Massachusetts Institute of Technology engineers tap access to battery-less desalination of more groundwater than ever before

This is the stable version, checked on 13 October 2024. 1 pending change awaits review.

Sunday, October 13, 2024

This past Tuesday researchers showed, for the first time, the possibility of water desalination without necessarily installing a large battery on site or connecting the water desalination system to the power grid. Engineers from Massachusetts Institute of Technology (MIT), in the United States, published a paper about new and inexpensive battery-less solar desalination plant technology in the prestigious journal Nature Water.

To handle changes in electric current caused by weather variations, the new system involves adjusting desalination rates several times a second based on the detected changes in solar irradiance.

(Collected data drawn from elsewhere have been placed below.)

$ cat src/rtl/periph_pkg.sv
// Peripheral bus definitions
// Address map, access codes and shared widths for the peripheral wrapper
package periph_pkg;

    localparam int ADDR_W   = 11;
    localparam int DATA_W   = 32;
    localparam int NUM_PINS = 8;

    // Pin index width, used by the function select map and the edge counter
    localparam int PIN_IDX_W = $clog2(NUM_PINS);

    // 16 full slots of 64 bytes and 16 simple slots of 16 bytes
    localparam int SLOT_W       = 4;
    localparam int NUM_SLOTS    = 1 << SLOT_W;
    localparam int FULL_OFS_W   = 6;
    localparam int SIMPLE_OFS_W = 4;
    localparam int BYTE_W       = 8;

    localparam int FUNC_SEL_W = 5;

    localparam logic [SLOT_W-1:0] SLOT_GPIO      = 4'd1;
    localparam logic [SLOT_W-1:0] SLOT_SCRATCH   = 4'd4;
    localparam logic [SLOT_W-1:0] SIMPLE_COUNTER = 4'd0;

    // Access size on the core's read and write request lines
    typedef enum logic [1:0] {
        ACC_BYTE = 2'b00,
        ACC_HALF = 2'b01,
        ACC_WORD = 2'b10,
        ACC_NONE = 2'b11
    } access_t;

    // Top bit picks a simple slot, low bits give the slot index
    typedef logic [FUNC_SEL_W-1:0] func_sel_t;

    localparam func_sel_t FUNC_GPIO_DEFAULT = {1'b0, SLOT_GPIO};

endpackage

$ cat src/rtl/edge_counter.sv
// Rising edge counter
// Byte peripheral counting 0-to-1 transitions on one selectable input pin
`timescale 1ns/1ps

module edge_counter
    import periph_pkg::*;
(
    input  logic                    clk,
    input  logic                    rst_n,
    input  logic                    i_wr,
    input  logic [SIMPLE_OFS_W-1:0] i_offset,
    input  logic [BYTE_W-1:0]       i_data,
    input  logic [NUM_PINS-1:0]     i_ui_in,
    output logic [BYTE_W-1:0]       o_read_data,
    output logic [NUM_PINS-1:0]     o_uo_out
);

    logic [BYTE_W-1:0]    count;
    logic [PIN_IDX_W-1:0] pin_sel;
    logic [NUM_PINS-1:0]  ui_q;
    logic                 rise;

    assign rise = i_ui_in[pin_sel] & ~ui_q[pin_sel];

    always_ff @(posedge clk) begin
        if (!rst_n) begin
            count   <= '0;
            pin_sel <= '0;
            ui_q    <= '0;
        end else begin
            ui_q <= i_ui_in;
            // A load takes priority over a counted edge
            if (i_wr && i_offset == 4'h0) begin
                count <= i_data;
            end else if (rise) begin
                count <= count + 1'b1;
            end
            if (i_wr && i_offset == 4'h1) begin
                pin_sel <= i_data[PIN_IDX_W-1:0];
            end
        end
    end

    always_comb begin
        case (i_offset)
            4'h0:    o_read_data = count;
            4'h1:    o_read_data = BYTE_W'(pin_sel);
            default: o_read_data = '0;
        endcase
    end

    assign o_uo_out = count;

endmodule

File:MIT Desalination team.jpg
Jon Bessette, Shane Pratt, and Muriel McWhinnie (UROP) stand in front of the electrodialysis desalination system during an installation in July.
Image: Shane Pratt.

The researchers had tested a prototype in Brackish Groundwater National Desalination Research Facility in Alamogordo, New Mexico for several months, showed capability to desalinate an average of 5,000 liters of water per day.

The system is designed to process brackish groundwater, also known as brackish water, a type of groundwater that is more widespread, yet previously inaccessible due to technological limitations – an asset especially valuable in drought-affected regions inland which lack access to seawater, according to the report.